Professor Richard Myers, in a piece entitled Restoring the Peers in the "Bulwark": Blakely V. Washington and the Court's Jury Project, 83 North Carolina Law Review 1383 (June 2005), explores the reasons why a seemingly unusual coalition of Justices came together to champion jury trial rights in Apprendi and Blakely and Booker. Here is a snippet from the introduction:
The opinions in these cases reveal that the so-called "centrist" Justices on the current Court have difficulty identifying the right to jury trial — at least as defined by the Blakely majority — as a mainstream value. The unconventional lineup in the Blakely/Booker line of cases confounds the conventional wisdom, as well as the social scientists' models.... These cases, which together have fundamentally altered state and federal structured sentencing guidelines systems, suggest that for some reason, the "centre cannot hold."
The Court's holding in Blakely extends a line of recent cases exploring the meaning of the right to a jury trial and establishes a readily understood principle for deciding what the right means and when it is being eroded. The Blakely line of cases shows that the jury stands at a constitutional crossroads where substantive and structural issues overlap. The jury right implicates substantive concerns critical to the left, such as innocence, appropriate levels of punishment, and proportionality, as well as structural concerns critical to judicial conservatives, such as separation of powers and democratic theory principles. This position ensures that the right to a jury trial will endure as a core constitutional value.
The insights developed by Professor Myers reinforce some points I have made here and here and here that a new Justice replacing the "centrist" Justice O'Connor could have an interesting and perhaps unexpected impact on the Supreme Court's still developing sentencing jurisprudence.

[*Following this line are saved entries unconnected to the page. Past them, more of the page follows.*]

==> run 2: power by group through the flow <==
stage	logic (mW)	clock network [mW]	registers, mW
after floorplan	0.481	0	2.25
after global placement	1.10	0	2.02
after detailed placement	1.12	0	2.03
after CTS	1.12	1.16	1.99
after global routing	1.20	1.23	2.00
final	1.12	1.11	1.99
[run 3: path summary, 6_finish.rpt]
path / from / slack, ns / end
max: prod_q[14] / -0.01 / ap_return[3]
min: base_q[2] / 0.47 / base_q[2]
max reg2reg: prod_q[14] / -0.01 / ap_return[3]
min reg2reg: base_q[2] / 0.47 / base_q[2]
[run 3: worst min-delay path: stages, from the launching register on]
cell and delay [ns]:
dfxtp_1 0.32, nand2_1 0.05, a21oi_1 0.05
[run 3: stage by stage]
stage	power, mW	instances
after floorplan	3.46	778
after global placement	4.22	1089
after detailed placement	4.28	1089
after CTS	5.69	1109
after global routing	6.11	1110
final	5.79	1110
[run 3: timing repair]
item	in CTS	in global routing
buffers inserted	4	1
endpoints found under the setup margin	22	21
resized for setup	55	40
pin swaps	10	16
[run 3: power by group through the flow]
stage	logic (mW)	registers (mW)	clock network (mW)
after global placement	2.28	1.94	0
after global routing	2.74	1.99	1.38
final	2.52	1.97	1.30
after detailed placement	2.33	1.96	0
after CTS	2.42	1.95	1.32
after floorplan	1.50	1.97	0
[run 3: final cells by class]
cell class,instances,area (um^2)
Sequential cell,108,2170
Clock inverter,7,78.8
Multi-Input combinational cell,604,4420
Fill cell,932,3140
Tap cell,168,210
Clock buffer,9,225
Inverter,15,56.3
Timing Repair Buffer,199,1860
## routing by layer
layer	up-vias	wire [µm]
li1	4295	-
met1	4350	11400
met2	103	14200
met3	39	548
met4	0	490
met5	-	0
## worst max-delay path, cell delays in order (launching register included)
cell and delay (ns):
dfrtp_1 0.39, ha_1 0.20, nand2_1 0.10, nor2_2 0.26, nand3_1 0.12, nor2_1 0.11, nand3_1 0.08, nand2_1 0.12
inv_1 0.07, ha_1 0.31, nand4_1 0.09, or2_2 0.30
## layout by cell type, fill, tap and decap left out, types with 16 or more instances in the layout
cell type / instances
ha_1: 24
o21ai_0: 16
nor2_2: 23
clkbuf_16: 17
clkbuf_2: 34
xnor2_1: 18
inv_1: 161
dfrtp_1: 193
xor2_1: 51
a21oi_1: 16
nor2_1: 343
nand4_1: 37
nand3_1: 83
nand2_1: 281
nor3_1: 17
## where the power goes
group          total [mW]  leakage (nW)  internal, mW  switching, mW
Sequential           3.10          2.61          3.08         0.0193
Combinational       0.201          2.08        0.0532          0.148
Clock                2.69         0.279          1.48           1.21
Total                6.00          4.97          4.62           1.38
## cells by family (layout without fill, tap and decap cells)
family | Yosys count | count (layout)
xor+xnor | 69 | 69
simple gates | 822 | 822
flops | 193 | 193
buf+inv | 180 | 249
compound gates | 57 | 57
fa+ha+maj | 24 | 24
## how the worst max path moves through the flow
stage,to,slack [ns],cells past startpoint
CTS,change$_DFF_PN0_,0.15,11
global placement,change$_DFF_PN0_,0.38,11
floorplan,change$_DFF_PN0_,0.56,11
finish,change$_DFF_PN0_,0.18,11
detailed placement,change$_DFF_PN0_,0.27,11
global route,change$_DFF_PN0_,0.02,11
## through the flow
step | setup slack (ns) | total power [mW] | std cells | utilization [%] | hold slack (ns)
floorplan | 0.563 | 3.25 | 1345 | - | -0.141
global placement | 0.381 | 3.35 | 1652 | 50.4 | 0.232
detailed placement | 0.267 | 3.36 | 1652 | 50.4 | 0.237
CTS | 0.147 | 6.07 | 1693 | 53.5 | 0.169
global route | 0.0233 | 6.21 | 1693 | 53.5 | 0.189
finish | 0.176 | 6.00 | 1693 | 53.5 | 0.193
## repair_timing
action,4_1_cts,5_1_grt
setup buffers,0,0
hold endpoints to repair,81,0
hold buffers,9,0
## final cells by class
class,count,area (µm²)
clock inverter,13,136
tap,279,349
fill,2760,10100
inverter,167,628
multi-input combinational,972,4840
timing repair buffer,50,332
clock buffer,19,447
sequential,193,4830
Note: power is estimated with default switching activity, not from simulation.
===== src/rtl/core_dram_arbiter_if.sv =====
// Core-array / shared data RAM bus bundle for core_dram_arbiter.
// slave: the arbiter side; master: the cores plus the RAM.
interface core_dram_arbiter_if #(
  parameter int N_CORES = 4,
  parameter int ADDR_W  = 16,
  parameter int DATA_W  = 16
);
  logic [N_CORES-1:0]        req;
  logic [N_CORES-1:0]        wren;
  logic [N_CORES*ADDR_W-1:0] addr;
  logic [N_CORES*DATA_W-1:0] wdata;
  logic [N_CORES-1:0]        ack;
  logic [DATA_W-1:0]         rdata;
  logic [ADDR_W-1:0]         mem_addr;
  logic [DATA_W-1:0]         mem_wdata;
  logic                      mem_wren;
  logic [DATA_W-1:0]         mem_q;
  logic                      busy;
  logic [2:0]                owner;

  modport slave (
    input  req, wren, addr, wdata, mem_q,
    output ack, rdata, mem_addr, mem_wdata, mem_wren, busy, owner
  );

  modport master (
    output req, wren, addr, wdata, mem_q,
    input  ack, rdata, mem_addr, mem_wdata, mem_wren, busy, owner
  );
endinterface


===== src/rtl/core_dram_arbiter.sv =====
// Arbiter serialising N_CORES core requests onto the single data RAM port.
// One transaction at a time: IDLE -> ACCESS -> DONE (one-cycle ack).
// Define ARB_FIXED_PRIO_EN for fixed lowest-index priority instead of
// round-robin.
module core_dram_arbiter #(
  parameter int N_CORES = 4,
  parameter int ADDR_W  = 16,
  parameter int DATA_W  = 16,
  parameter int RD_LAT  = 1
) (
  input logic                clk,
  input logic                rst_n,
  core_dram_arbiter_if.slave bus
);
  localparam int IDX_W = (N_CORES > 1) ? $clog2(N_CORES) : 1;

  typedef enum logic [1:0] {IDLE, ACCESS, DONE} state_t;

  state_t                          state;
  logic [IDX_W-1:0]                own_idx, win;
  logic [2:0]                      cnt;
  logic                            is_wr;
  logic [N_CORES-1:0]              ack_q;
  logic [DATA_W-1:0]               rdata_q, mem_wdata_q;
  logic [ADDR_W-1:0]               mem_addr_q;
  logic                            mem_wren_q;
  logic [N_CORES-1:0][ADDR_W-1:0]  addr_a;
  logic [N_CORES-1:0][DATA_W-1:0]  wdata_a;

  // packed bus slices line up with core i at [i*W +: W]
  assign addr_a  = bus.addr;
  assign wdata_a = bus.wdata;

`ifdef ARB_FIXED_PRIO_EN
  // winner is the lowest-index requester
  always_comb begin
    win = '0;
    for (int k = N_CORES-1; k >= 0; k--)
      if (bus.req[k]) win = IDX_W'(k);
  end
`else
  logic [IDX_W-1:0] rr_ptr, nxt_idx, idx;
  int               s;

  assign nxt_idx = (own_idx == IDX_W'(N_CORES-1)) ? '0 : own_idx + 1'b1;

  // winner is the first requester at or above rr_ptr, wrapping; scanning
  // downward lets the closest candidate overwrite the farther ones
  always_comb begin
    win = rr_ptr;
    s   = 0;
    idx = '0;
    for (int k = N_CORES-1; k >= 0; k--) begin
      s = int'(rr_ptr) + k;
      if (s >= N_CORES) s = s - N_CORES;
      idx = IDX_W'(s);
      if (bus.req[idx]) win = idx;
    end
  end
`endif

  // transaction FSM; all outputs registered, request fields latched at grant
  always_ff @(posedge clk) begin
    if (!rst_n) begin
      state       <= IDLE;
      own_idx     <= '0;
      cnt         <= '0;
      is_wr       <= 1'b0;
      ack_q       <= '0;
      rdata_q     <= '0;
      mem_addr_q  <= '0;
      mem_wdata_q <= '0;
      mem_wren_q  <= 1'b0;
`ifndef ARB_FIXED_PRIO_EN
      rr_ptr      <= '0;
`endif
    end else begin
      case (state)
        IDLE: begin
          if (|bus.req) begin
            mem_addr_q  <= addr_a[win];
            mem_wdata_q <= wdata_a[win];
            mem_wren_q  <= bus.wren[win];
            is_wr       <= bus.wren[win];
            own_idx     <= win;
            cnt         <= '0;
            state       <= ACCESS;
          end else begin
            mem_wren_q  <= 1'b0;
          end
        end
        ACCESS: begin
          // writes finish after their single strobe cycle; reads wait RD_LAT
          if (is_wr || cnt == 3'(RD_LAT)) begin
            mem_wren_q <= 1'b0;
            ack_q      <= N_CORES'(1) << own_idx;
            if (!is_wr) rdata_q <= bus.mem_q;
`ifndef ARB_FIXED_PRIO_EN
            rr_ptr     <= nxt_idx;
`endif
            state      <= DONE;
          end else begin
            cnt <= cnt + 3'd1;
          end
        end
        DONE: begin
          ack_q <= '0;
          state <= IDLE;
        end
        default: state <= IDLE;
      endcase
    end
  end

  assign bus.ack       = ack_q;
  assign bus.rdata     = rdata_q;
  assign bus.mem_addr  = mem_addr_q;
  assign bus.mem_wdata = mem_wdata_q;
  assign bus.mem_wren  = mem_wren_q;
  assign bus.busy      = (state != IDLE);
  assign bus.owner     = 3'(own_idx);
endmodule


===== src/flat_wrapper.sv =====
// flat-port wrapper written by rule: the top's interface ports become plain ports
module core_dram_arbiter_flat 
#(
  parameter int N_CORES = 4,
  parameter int ADDR_W  = 16,
  parameter int DATA_W  = 16,
  parameter int RD_LAT  = 1
)
  (clk, rst_n, bus_req, bus_wren, bus_addr, bus_wdata, bus_mem_q, bus_ack, bus_rdata, bus_mem_addr, bus_mem_wdata, bus_mem_wren, bus_busy, bus_owner);
  core_dram_arbiter_if #(.N_CORES(N_CORES), .ADDR_W(ADDR_W), .DATA_W(DATA_W)) bus_i ();
  input logic clk;
  input logic rst_n;
  input wire logic [$bits(bus_i.req)-1:0] bus_req;
  input wire logic [$bits(bus_i.wren)-1:0] bus_wren;
  input wire logic [$bits(bus_i.addr)-1:0] bus_addr;
  input wire logic [$bits(bus_i.wdata)-1:0] bus_wdata;
  input wire logic [$bits(bus_i.mem_q)-1:0] bus_mem_q;
  output wire logic [$bits(bus_i.ack)-1:0] bus_ack;
  output wire logic [$bits(bus_i.rdata)-1:0] bus_rdata;
  output wire logic [$bits(bus_i.mem_addr)-1:0] bus_mem_addr;
  output wire logic [$bits(bus_i.mem_wdata)-1:0] bus_mem_wdata;
  output wire logic [$bits(bus_i.mem_wren)-1:0] bus_mem_wren;
  output wire logic [$bits(bus_i.busy)-1:0] bus_busy;
  output wire logic [$bits(bus_i.owner)-1:0] bus_owner;
  assign bus_i.req = bus_req;
  assign bus_i.wren = bus_wren;
  assign bus_i.addr = bus_addr;
  assign bus_i.wdata = bus_wdata;
  assign bus_i.mem_q = bus_mem_q;
  assign bus_ack = bus_i.ack;
  assign bus_rdata = bus_i.rdata;
  assign bus_mem_addr = bus_i.mem_addr;
  assign bus_mem_wdata = bus_i.mem_wdata;
  assign bus_mem_wren = bus_i.mem_wren;
  assign bus_busy = bus_i.busy;
  assign bus_owner = bus_i.owner;
  core_dram_arbiter #(.N_CORES(N_CORES), .ADDR_W(ADDR_W), .DATA_W(DATA_W), .RD_LAT(RD_LAT)) u_core (.clk(clk), .rst_n(rst_n), .bus(bus_i));
endmodule

===== config.mk =====
export PLATFORM = sky130hd
export DESIGN_NAME = core_dram_arbiter_flat
export DESIGN_NICKNAME = d
export VERILOG_FILES = /design/src/rtl/core_dram_arbiter_if.sv /design/src/rtl/core_dram_arbiter.sv /design/src/flat_wrapper.sv
export SDC_FILE = /design/constraint.sdc
export NUM_CORES = 1
export LEC_CHECK = 0
export BUFFER_PORTS_ARGS = -buffer_cell sky130_fd_sc_hd__clkbuf_2
export CAP_MARGIN = 0
export CORE_MARGIN = 2
export CORE_UTILIZATION = 32
export CTS_CLUSTER_SIZE = 20
export DETAILED_ROUTE_END_ITERATION = 8
export GPL_ROUTABILITY_DRIVEN = 0
export PLACE_DENSITY = 0.61
export REMOVE_ABC_BUFFERS = 1
export SLEW_MARGIN = 25
export SYNTH_ARGS = -nofsm -noshare
export SYNTH_HDL_FRONTEND = slang
export SYNTH_SLANG_ARGS = --single-unit

===== constraint.sdc =====
create_clock -name clk -period 2.3 [get_ports clk]
set_clock_uncertainty 0.2 [all_clocks]
set_input_delay 0.46 -clock clk [delete_from_list [all_inputs] [get_ports clk]]
set_output_delay 0.46 -clock clk [all_outputs]
set_load 0.05 [all_outputs]

======== Word-level counts from Yosys, hierarchy flattened ========
Index checks and enable logic that the tools add are counted.
storage, ports and cells
  flip-flop bits (word level) ............. 63
  bits of input ports ..................... 154
  logic and storage cells ................. 84
operators by class
  $add $sub $neg .......................... 9
  $lt $le $gt $ge ......................... 9
  equality and inequality tests ........... 7
  shifts and indexed selects .............. 1
  multiplexer cells ....................... 34
  bitwise gates (word level) .............. 1
  reductions and logical operators ........ 13
operators by type and width
  cell                                                                     number
  16-bit binary-select mux with 2-bit select                               2
  16-bit 2-to-1 mux                                                        2
  2-bit 2-to-1 mux                                                         11
  2-bit by 3-bit < comparator with 1-bit output, second input constant     5
  1-bit binary-select mux with 2-bit select                                5
  2-bit AND reduction                                                      5
  3-bit >= comparator, second input constant                               3
  4-bit case mux with 2 select lines                                       1
  2-bit by 1-bit subtractor with 2-bit output, second input constant       4
  1-bit 2-to-1 mux                                                         7
  2-bit by 2-bit adder with 3-bit output, second input constant            2
  3-bit 2-to-1 mux                                                         2
  3-bit case mux with 2 select lines                                       1
  3-bit AND reduction                                                      2
  2-bit nonzero test                                                       3
  2-bit == test, second input constant                                     2
  4-bit 2-to-1 mux                                                         1
  2-bit by 1-bit inequality test with 1-bit output, second input constant  2
  2-bit case mux with 2 select lines                                       1
  4-bit OR reduction                                                       1
  1-bit by 2-bit left shift with 4-bit output, first input constant        1
  2-bit by 1-bit adder with 3-bit output, second input constant            1
  3-bit by 1-bit adder with 3-bit output, second input constant            1
  3-bit by 1-bit == test with 1-bit output, second input constant          1
  other kinds (8)                                                          8

======== Depth between registers and ports, before layout ========
  depth in word-level cells ............... 13
  mapped depth ............................ 9
  depth with buffers taken out ............ 7

======== Worst setup path after synthesis ========
OpenSTA, ideal clock, no wires.
  path type ............................... register -> register
  from .................................... reg u_core.state[1]
  to ...................................... reg u_core.mem_wdata_q[3], in the netlist u_core.bus.mem_wdata[3]
  arrival time ............................ 1.862 ns
  data required time ...................... 2.021 ns
  setup slack ............................. 0.159 ns
  cell stages (with the launch flop) ...... 8
  cell sequence ........................... dfxtp_1 or2_0 clkbuf_1 nor2_2 nor2_2 clkbuf_1 nand2_1 o221ai_2
on the way
  word-level cells in the longest chain between the ends .. 2
ends and longest elaborated chain
  item                                  RTL line                  RTL
  start, declared                       core_dram_arbiter.sv:19   state_t state;
  start signal, assigned                core_dram_arbiter.sv:65   state <= IDLE;
  start signal, assigned                core_dram_arbiter.sv:87   state <= ACCESS;
  start signal, assigned                core_dram_arbiter.sv:101  state <= DONE;
  2-bit zero test                       core_dram_arbiter.sv:78   case (state)
  2-bit AND reduction (no source line)  n/a
  end signal, assigned                  core_dram_arbiter.sv:82   mem_wdata_q <= wdata_a[win];
  end, declared                         core_dram_arbiter.sv:24   logic [DATA_W-1:0] rdata_q, mem_wdata_q;
Every way passes these cells.
A chain may end at the register's enable or synchronous reset.

======== Worst setup path in the final report ========
  from .................................... reg u_core.rr_ptr[0]
  to ...................................... reg u_core.mem_wdata_q[1], in the netlist u_core.bus.mem_wdata[1]
on the way
  word-level cells in the longest chain between the ends .. 11
  elaborated cells on any way between the ends .. 29
  those cells by class .................... 7 x add/sub; 4 x order compare; 18 x mux
ends and longest elaborated chain
  item                                                                                RTL line                 RTL
  start, declared                                                                     core_dram_arbiter.sv:42  logic [IDX_W-1:0] rr_ptr, nxt_idx, idx;
  start signal, assigned                                                              core_dram_arbiter.sv:99  rr_ptr <= nxt_idx;
  2-bit by 2-bit adder with 3-bit output                                              core_dram_arbiter.sv:54  s = int'(rr_ptr) + k;
  3-bit >= comparator or 2-bit by 1-bit subtractor with 2-bit output (tied branches)  core_dram_arbiter.sv:55  if (s >= N_CORES) s = s - N_CORES;
  2-bit 2-to-1 mux                                                                    core_dram_arbiter.sv:55
  1-bit binary-select mux with 2-bit select                                           core_dram_arbiter.sv:57  if (bus.req[idx]) win = idx;
  1-bit 2-to-1 mux (not written as such)                                              core_dram_arbiter.sv:57
  2-bit 2-to-1 mux (3 in series)                                                      core_dram_arbiter.sv:57
  2-bit 2-to-1 mux (*)                                                                core_dram_arbiter.sv:57
  16-bit binary-select mux with 2-bit select (*)                                      core_dram_arbiter.sv:82
  16-bit 2-to-1 mux (not written as such) (*)                                         core_dram_arbiter.sv:82
Every way passes the cells marked *; elsewhere a longest branch is shown, timed or not. The select of a mux whose other input is x is not followed.

==> summary by stage <==
Power
The worst-case IR drop observed on VDD is 0.000266 V. Combinational logic is responsible for 38.9% of the overall power. Summed over all cells, the static leakage comes to 2.47 nW. The internal power consumption is 0.00216 W. The proportion of total power due to net switching is 39.7%. For this design the total switching power over the nets is 0.00142 W.

For this design the ratio of total power to cell area is 741 nW/µm². The clock network accounts for approximately a quarter of the total power. The sequential cell fraction of total power is around 37%.

Hold path
In this run the worst hold path is classified as in2reg. Along the worst hold path, the cell count comes to 3. In this run the most critical hold path is launched from bus_mem_q[11]. The hold-critical path endpoint is u_core.bus.rdata[11].

Synthesis
In this run the cell area of the synthesized design comes to 3400 µm². The synthesized netlist cell count is 345. The count of flip-flops with a built-in enable after synthesis is 0. Yosys printed 0 warnings. The count of different cell masters after synthesis is 40. Averaged over all synthesized cells, the footprint is 9.84 µm². The simple-gate share of the synthesized area is between 10% and 20%. The part of the Yosys area used for sequential elements is 37.1%. The XOR/XNOR share of the synthesized area is 0.258%. The synthesized netlist devotes 19.0% of its cell area to compound gates. After synthesis, the share of flip-flops with an asynchronous set or reset is 0%. The post-synthesis sequential element count is 63. After synthesis, the largest family of logic cells by area is multiplexers. Among all flip-flop cells after synthesis, the most frequent one is sky130_fd_sc_hd__dfxtp_1.

The mux share of post-synthesis cell area is 20.4%. The post-synthesis share of cell area spent on full adders, half adders and majority gates is 2.21%.

Cells and area
The net count of the finished layout is 718. The final cell area excluding filler cells is 4830 µm². The filler cell count in the final layout is 969.

The number of antenna diodes in the final layout is 0. The count of cells in the finished layout, fillers not included, comes to about 700. Cells with a size suffix above 1 make up 50.1% of the layout. The area added between synthesis and finish is 42.3%.

STA
Setup violations remaining at the end of the flow were counted as 0. The tightest hold margin is 0.139 ns. Static timing analysis puts the maximum clock frequency at 498 MHz. Setup repair after global routing left no endpoint under its margin.

The number of pins with negative max-slew slack in the final report is 0. Adding up every negative setup slack in the final design gives 0 ns. For the pin with the worst max-slew slack, the measured transition is about 0.65 ns.

The ratio of final minimum period to clock period is ~87%. The final number of hold-violating endpoints is 0. The clock period minus final worst setup slack is about 2.0 ns. The slack of the critical path is 0.292 ns. Measured against its own limit, the worst slew margin works out to 56.8%.

Drt
The post-detailed-route via-to-cell ratio is 4.79. The initial DRC count is 105. The number of nets with antenna violations after routing is 0.

The detailed-routed wire length on met3 is 752 µm. The detailed-route via count is 3348. After detailed routing, the met2 layer carries 5010 µm of wire. The total routed wirelength is 10100 µm. The top routing layer in use is met4. The detailed-routing iteration count for the pre-antenna-repair pass is 4.

The post-route met1 wirelength is 4190 µm. After detailed routing, the number of remaining DRC violations is 0. After detailed routing, the average wire length per cell comes to 14.5 µm.

CTS
The maximum number of buffers from clock root to sink is 2. Once the clock tree was built, the resizer swapped 0 gates to a different size. The total number of clock tree sinks is 63. The post-CTS repair timing setup buffer count is 0. The number of hold buffers added after CTS was 0.

The cell at the root of the clock tree is sky130_fd_sc_hd__clkbuf_8. The clock transition at the registers of the reported paths is 0.07 ns. Counting the buffers created by CTS gives 9. The clock tree from TritonCTS is yes.

The clock tree synthesis step divided the H-tree into 3 levels. The later pin in the worst-skew pair is clocked with a latency of about 0.33 ns.

Worst setup path
The origin of the critical flop-to-flop path is u_core.rr_ptr[0]. The path depth of the worst reg2reg path is 7. The maximum fanout along the worst path is 21.

The endpoint type of the worst setup path is a register. The setup path with the least slack is of type reg2reg. For the worst setup path, the data required time is between 2 and 2.5 ns. The destination of the worst register-to-register timing path is u_core.bus.mem_wdata[1]. The setup check on the worst reg-to-reg path leaves a slack of 0.29 ns. The element type at the critical path start is a register. The worst endpoint data arrival time is 2.03 ns.

Floorplanning
The area enclosed by the die boundary is 11500 µm². The placeable core region is 10300 µm². The floorplan has 37 rows. The effective utilization at floorplan is 32.9%.

The horizontal die dimension is 107 µm. From bottom edge to top edge, the die measures 107 µm. 211 I/O pins were placed.

GRT
The wire length of the first global-routing pass is 15600 µm. The largest net degree at the start of global routing is 29. Global routing used 17.1% of the available tracks.

The initial antenna violation count is 0. For this run the aggregate overflow at the end of global routing stands at 0. The number of global-route vias before repair is between 3000 and 4000.

Placed design
Once placement completed, the tool counted placed cells totaling 683. The HPWL after detailed placement is 8020 µm. The count of buffers inserted at the top-level ports is 209. The placed standard-cell area is ~4700 µm².

OpenSTA, run right after detailed placement, puts the worst setup slack at 0.0186 ns.

Run status
The flow ran to the end, and the final reports show no timing, DRC or antenna violations.

Flow run
Max-cap violations in this run came to 0.
power groups by stage:
stage / logic, W / clock network, W / registers, W
detailed placement: 0.00140 / 0 / 0.00134
floorplan: 0.000589 / 0 / 0.00174
global placement: 0.00138 / 0 / 0.00133
CTS: 0.00141 / 0.000919 / 0.00131
global route: 0.00148 / 0.000955 / 0.00133
finish: 0.00139 / 0.000875 / 0.00131
worst max-delay path by stage:
stage | start | to | slack (ns)
floorplan | bus_req[0] | u_core.bus.mem_addr[0] | -3.80
global placement | bus_req[0] | u_core.bus.mem_wdata[1] | 0.06
detailed placement | bus_req[0] | u_core.bus.mem_wdata[1] | 0.02
CTS | u_core.cnt[0] | u_core.bus.rdata[1] | 0.11
global route | u_core.cnt[1] | u_core.bus.rdata[3] | 0.09
finish | u_core.rr_ptr[0] | u_core.bus.mem_wdata[1] | 0.29
placed cells by master, fill, tap and decap left out, types with 3 or more instances in the layout:
cell type                  count
sky130_fd_sc_hd__clkinv_2      4
sky130_fd_sc_hd__buf_12        6
sky130_fd_sc_hd__ha_1          6
sky130_fd_sc_hd__nand2_1      71
sky130_fd_sc_hd__a21oi_1      23
sky130_fd_sc_hd__o221ai_2     30
sky130_fd_sc_hd__nand3_1       6
sky130_fd_sc_hd__o221ai_1      4
sky130_fd_sc_hd__nor2_1        9
sky130_fd_sc_hd__dfxtp_1      63
sky130_fd_sc_hd__clkbuf_2    209
sky130_fd_sc_hd__nor2_2        3
sky130_fd_sc_hd__clkbuf_8     11
sky130_fd_sc_hd__nor3_1        3
sky130_fd_sc_hd__mux2i_1      67
sky130_fd_sc_hd__inv_1         5
sky130_fd_sc_hd__nor2b_1       4
sky130_fd_sc_hd__buf_4        12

In the interest of full disclosure (and also self-promotion), I should note that another passage in Professor Myers' article also garnered my attention. In the course of noting the academic contributions to the on-going debate over sentencing reform, Professor Myers kindly notes:
Professor Doug Berman's weblog, Sentencing Law and Policy has become the informational locus of the debate, with multiple courts citing it in opinions, and serious scholars of sentencing policy checking it almost daily. Opinions and other source materials appear there within hours, rendering it the equivalent of a real-time treatise that the participants consult as they shape the debate.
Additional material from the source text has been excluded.